Der Borussia-Park wird voll sein, halb Deutschland guckt zu. Borussia könnte ein Zeichen setzen. Fast ist man geneigt zu sagen: Ein gutes Spiel täte es auch. Einen Sieg zu erwarten, wäre vermessen. Alles unterhalb Leverkusener Kantersieg darf man als Erfolg verbuchen, ein Punkt wäre schön, ein Sieg sensationell. Auf geht’s, Borussia!
SEITENWAHL-Prognose
Christian Spoo: Borussia beginnt mutig und kriegt früh einen rein.
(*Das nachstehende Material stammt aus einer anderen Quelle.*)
Context: an optimization exercise on an open-source flow, tuned for small area, a short achievable clock period and few clock cycles per item. The choices shown serve that exercise and are no tape-out recipe.
Only simulation tests tie the RTL to the original design; equivalence was not proved.
Power and IR drop assume default switching activity.

== run 1 ==
// filter
module filter(
        input clock,
        input reset,
        input start,
        output reg done,
        input  [15:0] data_in,
        output reg [15:0] data_out
    );
For scale: ~210 flip-flops, about 36 I/O pins, about 0.011 sq mm of cells after synthesis.
==> flow/config.mk <==
export PLATFORM = sky130hd
export DESIGN_NAME = filter
export DESIGN_NICKNAME = filter
export VERILOG_FILES = /design/flow/design.v
export SDC_FILE = /design/flow/constraint.sdc
export NUM_CORES = 4
export LEC_CHECK = 0
export CAP_MARGIN = 20
export CORE_MARGIN = 2
export CORE_UTILIZATION = 60
export CTS_CLUSTER_DIAMETER = 100
export CTS_CLUSTER_SIZE = 30
export SLEW_MARGIN = 20
export SYNTH_HIERARCHICAL = 1
==> flow/constraint.sdc <==
create_clock -name core_clock -period 10.0 [get_ports {clock}]
set_input_delay 2.0000 -clock core_clock [delete_from_list [all_inputs] [get_ports {clock}]]
set_output_delay 2.0000 -clock core_clock [all_outputs]
set_load 0.01 [all_outputs]
standard.sh (not shown) runs the stock make flow with config.mk's settings and CLKGATE_MAP_FILE= SYNTH_SCRIPT=/design/flow/synth_recipe.tcl, a recipe that flattens the netlist after the stock synthesis.
==> flow/flow/run.sh <==
#!/bin/bash
# Standard ORFS layout (the standard.sh) with changes only to how it is
# optimised: ports are buffered with a plain buffer instead of the default
# delay-buffer cell, and timing repair is asked for more setup margin than the
# 10 ns clock needs, so that it works on the achieved period.
set -euo pipefail
bash standard.sh SETUP_SLACK_MARGIN=7.0 "BUFFER_PORTS_ARGS=-buffer_cell sky130_fd_sc_hd__buf_4" finish > orfs_make.log 2>&1
Run 1 completed every stage of the flow, and the final layout passed the timing, DRC and antenna checks.
Testbench counts of run 1, summed over its fixed seeds: cycles 2,064, samples 2,048.
Setup changes, run 1 to run 2
- CTS_BUF_LIST: unset -> sky130_fd_sc_hd__clkbuf_8
- CTS_CLUSTER_SIZE: 30 -> 16
--- outcome ---
Run comparison: run 1 capturing element of the worst setup path done; run 2 capturing element of the worst setup path h3[14]$_DFF_P_
Re total power after layout: run 2 is 1.5% down on run 1.
The core occupancy in the finished layout on run 1 is in line with that on run 2.
In run 2, clock-buffer cell count is higher than in run 1.
On sequential power, run 1 and run 2 are neck and neck.
[compare] base=run 1 new=run 2: number of non-clock buffers rose about 13%, detailed-route via count neither gained nor lost much, final layout net count now larger.
As far as synthesized cell count goes, run 2 and run 1 are indistinguishable; the numbers are identical.
The inputs of run 3 differ from those of run 2 as listed below.
- a deleted CTS_CLUSTER_DIAMETER that had been 100
- a deleted CTS_BUF_LIST that had been sky130_fd_sc_hd__clkbuf_8
- a deleted CTS_CLUSTER_SIZE that had been 16
diff --git a/flow/flow/run.sh b/flow/flow/run.sh
--- a/flow/flow/run.sh
+++ b/flow/flow/run.sh
@@ -6,2 +6,2 @@
 set -euo pipefail
-bash standard.sh SETUP_SLACK_MARGIN=7.0 "BUFFER_PORTS_ARGS=-buffer_cell sky130_fd_sc_hd__buf_4" finish > orfs_make.log 2>&1
+bash standard.sh SETUP_SLACK_MARGIN=7.0 "BUFFER_PORTS_ARGS=-buffer_cell sky130_fd_sc_hd__buf_4" "CTS_ARGS=-sink_clustering_enable -repair_clock_nets -sink_clustering_size 24 -sink_clustering_max_diameter 100 -distance_between_buffers 1000 -branching_point_buffers_distance 1000" finish > orfs_make.log 2>&1
==> comparison <==
Compare run 3 and run 2 | proportion of power drawn by combinational gates lower: run 3. The final core area utilization of run 2 and that of run 3 are within noise of each other. Compared with run 2, run 3 shows a lower maximum single-stage delay on the critical path. Relative to run 2, normalized max-slew margin increased by 23 points in run 3. Cell area: run 2 vs run 3, no meaningful difference.
What run 4 does differently from run 3 at the input level:
- CTS_CLUSTER_DIAMETER: unset -> 100
- CORE_UTILIZATION: 60 -> 70
- CTS_CLUSTER_SIZE: unset -> 24
==> flow/flow/run.sh <==
#!/bin/bash
# Standard ORFS layout (the standard.sh) with changes only to how it is
# optimised: ports are buffered with a plain buffer instead of the default
# delay-buffer cell, and timing repair is asked for more setup margin than the
# 10 ns clock needs, so that it works on the achieved period.
set -euo pipefail
bash standard.sh SETUP_SLACK_MARGIN=7.05 "BUFFER_PORTS_ARGS=-buffer_cell sky130_fd_sc_hd__buf_4" finish > orfs_make.log 2>&1
==> run summary <==
Internal power consumption, run 3 and run 4, higher one = run 4. Taking run 3 as the reference point, the count of inserted tapcells of run 4 falls by 18. Going from run 3 to run 4, overall routed net length shrinks by 3.3%. For the number of nets in the finished design, run 4 came in 0.34% higher than run 3 did. Re starting density of the core: run 4 is 11 points up on run 3. Looking at clock share of power, run 4 sits 0.5 points lower than run 3 does. Diff run 3 -> run 4: area of the core now smaller; non-filler instance count after layout has decreased; setup slack now sits lower; worst hold slack decreased 0.051 ns. Summary: with run 3 as the reference, routed via count in run 4 moved up slightly.

---

Setup of TR:
Starting RTL as in the previous note.
==> flow/config.mk <==
export PLATFORM = sky130hd
export DESIGN_NAME = filter
export DESIGN_NICKNAME = filter
export VERILOG_FILES = /design/flow/design.v
export SDC_FILE = /design/flow/constraint.sdc
export NUM_CORES = 4
export LEC_CHECK = 0
export CAP_MARGIN = 20
export CORE_MARGIN = 2
export CORE_UTILIZATION = 60
export CTS_CLUSTER_DIAMETER = 100
export CTS_CLUSTER_SIZE = 24
export SLEW_MARGIN = 20
export SYNTH_HIERARCHICAL = 1
==> flow/constraint.sdc <==
create_clock -name core_clock -period 10.0 [get_ports {clock}]
set_input_delay 2.0000 -clock core_clock [delete_from_list [all_inputs] [get_ports {clock}]]
set_output_delay 2.0000 -clock core_clock [all_outputs]
set_load 0.01 [all_outputs]
==> flow/flow/run.sh <==
#!/bin/bash
# Standard ORFS layout (the standard.sh) with changes only to how it is
# optimised: ports are buffered with a plain buffer instead of the default
# delay-buffer cell, and timing repair is asked for more setup margin than the
# 10 ns clock needs, so that it works on the achieved period.
set -euo pipefail
bash standard.sh SETUP_SLACK_MARGIN=7.05 "BUFFER_PORTS_ARGS=-buffer_cell sky130_fd_sc_hd__buf_4" finish > orfs_make.log 2>&1
TR closes out successfully: all stages finished, all timing, DRC and antenna checks passed.
Testbench counts of TR, summed over its fixed seeds: cycles 2,064, samples 2,048.
What MS does differently from TR at the input level:
Settings: setting PLACE_DENSITY to 0.8 for the first time.
--- a/flow/flow/run.sh
+++ b/flow/flow/run.sh
@@ -6,2 +6,2 @@
 set -euo pipefail
-bash standard.sh SETUP_SLACK_MARGIN=7.05 "BUFFER_PORTS_ARGS=-buffer_cell sky130_fd_sc_hd__buf_4" finish > orfs_make.log 2>&1
+bash standard.sh SETUP_SLACK_MARGIN=7.0 "BUFFER_PORTS_ARGS=-buffer_cell sky130_fd_sc_hd__buf_4" finish > orfs_make.log 2>&1
[summary]
- In MS the overall routing resource usage turned out 1.9 points lower than in TR.
- For MS, the first element of the critical path was data_out[14]$_DFF_P_, unlike TR, where it was data_out[12]$_DFF_P_.
- In the flow results for MS and TR, the number of clock buffers in the layout is larger on TR.
- Compared to TR, the router laid down less metal wire for MS.
- On via total after detailed routing, MS and TR are basically level.

---

job 2429:
Another version of the RTL of filter (not shown whole).
Size: about 930 cells after synthesis, ~12000 µm² of cells after synthesis.
clock: 10.0 ns
lec_check: 0
cap_margin: 20
core_margin: 2
core_utilization: 60
cts_cluster_diameter: 100
cts_cluster_size: 24
slew_margin: 20
synth_hierarchical: 1
==> flow/flow/run.sh <==
#!/bin/bash
# Standard ORFS layout (the standard.sh) with changes only to how it is
# optimised: ports are buffered with a plain buffer instead of the default
# delay-buffer cell, and timing repair is asked for more setup margin than the
# 10 ns clock needs, so that it works on the achieved period.
set -euo pipefail
bash standard.sh SETUP_SLACK_MARGIN=6.95 "BUFFER_PORTS_ARGS=-buffer_cell sky130_fd_sc_hd__buf_4" finish > orfs_make.log 2>&1
Job 2429: all stages complete, timing, DRC and antenna checks passed
Testbench counts of job 2429, summed over its fixed seeds: cycles 2,064, samples 2,048.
Leverkusen lässt es hernach ruhig angehen, am Ende steht ein recht aussagearmes 0:2.
Michael Heinen: Der Deutsche Meister erweist sich als zu starke Auftakthürde für Borussia, die mit 1:3 verliert.
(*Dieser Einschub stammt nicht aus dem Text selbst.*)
This is an optimization exercise on Yosys and OpenROAD, whose aim is small area, not a production implementation.
Function was checked by simulation only, so behaviour that the tests miss may differ from the original.
Power and IR drop assume default switching activity.

==> flow/design.v (outline; a module is shown in full before it is edited, if it fits) <==
// module Core: 286 lines
// module Virtual_IR: 758 lines
// module vga_time_generator: 83 lines
// module VGA_SHOW_E: 948 lines
// module vga_top: 91 lines
// module vision_top: 100 lines
module vision_top (
	input        clk,
	input        rst_n,
	input        key_0,
	input        key_1,
	input        key_2,
	input        key_3,
	input        key_4,
	input        key_5,
	input        key_6,
	input        key_7,
	input        key_8,
	input        key_9,
	input        key_A,
	input        key_B,
	input        key_reset,
	output       vga_hs,
	output       vga_vs,
	output       vga_de,
	output [7:0] vga_R,
	output [7:0] vga_G,
	output [7:0] vga_B,
	output [3:0] id1,
	output [3:0] id2,
	output [3:0] id3,
	output [3:0] id4,
	output [3:0] vision_size,
	output       vision_done,
	output       astigmatism_result,
	output       color_test_result,
	output       result_ready
);
  // ...
==> flow/run.sh <==
#!/bin/bash
# synth_recipe.tcl (not shown) runs the flow's synth.tcl, then flattens the netlist and writes it again
# the make line also repeats each setting of config.mk as NAME=value (left out here)
make -C /OpenROAD-flow-scripts/flow DESIGN_CONFIG=/design/flow/config.mk WORK_HOME=/design/flow/orfs CLKGATE_MAP_FILE= SYNTH_SCRIPT=/design/flow/synth_recipe.tcl finish
==> flow/config.mk <==
export PLATFORM = sky130hd
export DESIGN_NAME = vision_top
export DESIGN_NICKNAME = vision_top
export VERILOG_FILES = /design/flow/design.v
export SDC_FILE = /design/flow/constraint.sdc
export NUM_CORES = 4
export LEC_CHECK = 0
export CAP_MARGIN = 20
export CORE_MARGIN = 2
export CORE_UTILIZATION = 40
export PLACE_DENSITY = 0.6
export SLEW_MARGIN = 20
==> flow/constraint.sdc <==
create_clock -name core_clock -period 10.0 [get_ports {clk}]
set_input_delay 2.0000 -clock core_clock [delete_from_list [all_inputs] [get_ports {clk}]]
set_output_delay 2.0000 -clock core_clock [all_outputs]
set_load 0.01 [all_outputs]
==> results.txt, run 1 <==
outcome timing/DRC/antenna clean; Congestion Overflow GR 0; number of I/O port buffers 65; initial antenna violation count 1; Post-layout nets 2171; Residual DRC 0; mapped cell area 14800 um^2; logic gate share of total power 0.478; #FFs+latches synth 95; Synth Flop Type dfrtp_1; switching part of the total 0.492; Slew headroom 0.208; DR vias/cell 7.00; largest family of logic cells by synthesized area compound AO/OA/AOI/OAI gates; Synth Area in XOR/XNOR 0.0301; Ys Warns 13; NetSw 983 uW; total track usage 0.347; largest class multi-input gates; Worst Skew 0.0125 ns; CP Max Fanout 24; num sequential 95; CORE AREA 36600 um^2; Die Area 38600 um^2; Cell variety after synth 110; Flop pwr share 0.337; n_taps 468; register area share after synthesis 0.161; Syn Area/Cell 6.82 um^2; clock network power 370 uW; most frequent cells in the layout nor2_1, nand2_1, o21ai_0, a21oi_1, nand3_1; Post-Synth Adder-Cell Area 0.0513; Pwr top combinational logic; worst-margin pin slew 1.16 ns; fin. max-slew vios 0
Mike Lukanz: Wir halten das Spiel offener als gegen den selben Gegner im Heimspiel der Vorsaison. Ja, wir werden sogar Tore erzielen, was vergangene Spielzeit in zwei Spielen nicht gelang. Einzig, es wird nichts nützen, denn Leverkusen bleibt selbst dann zu stark, wenn Borussia eine Top-Leistung abruft. Immerhin bekommt Fußball-Deutschland ein Spektakel zu sehen: 2:4.
Claus-Dieter Mayer: Borussia hat Glück, Borussia hält aber auch gut dagegen, nutzt seine Chancen und kommt am Ende zu einem hart umkämpften 2:2.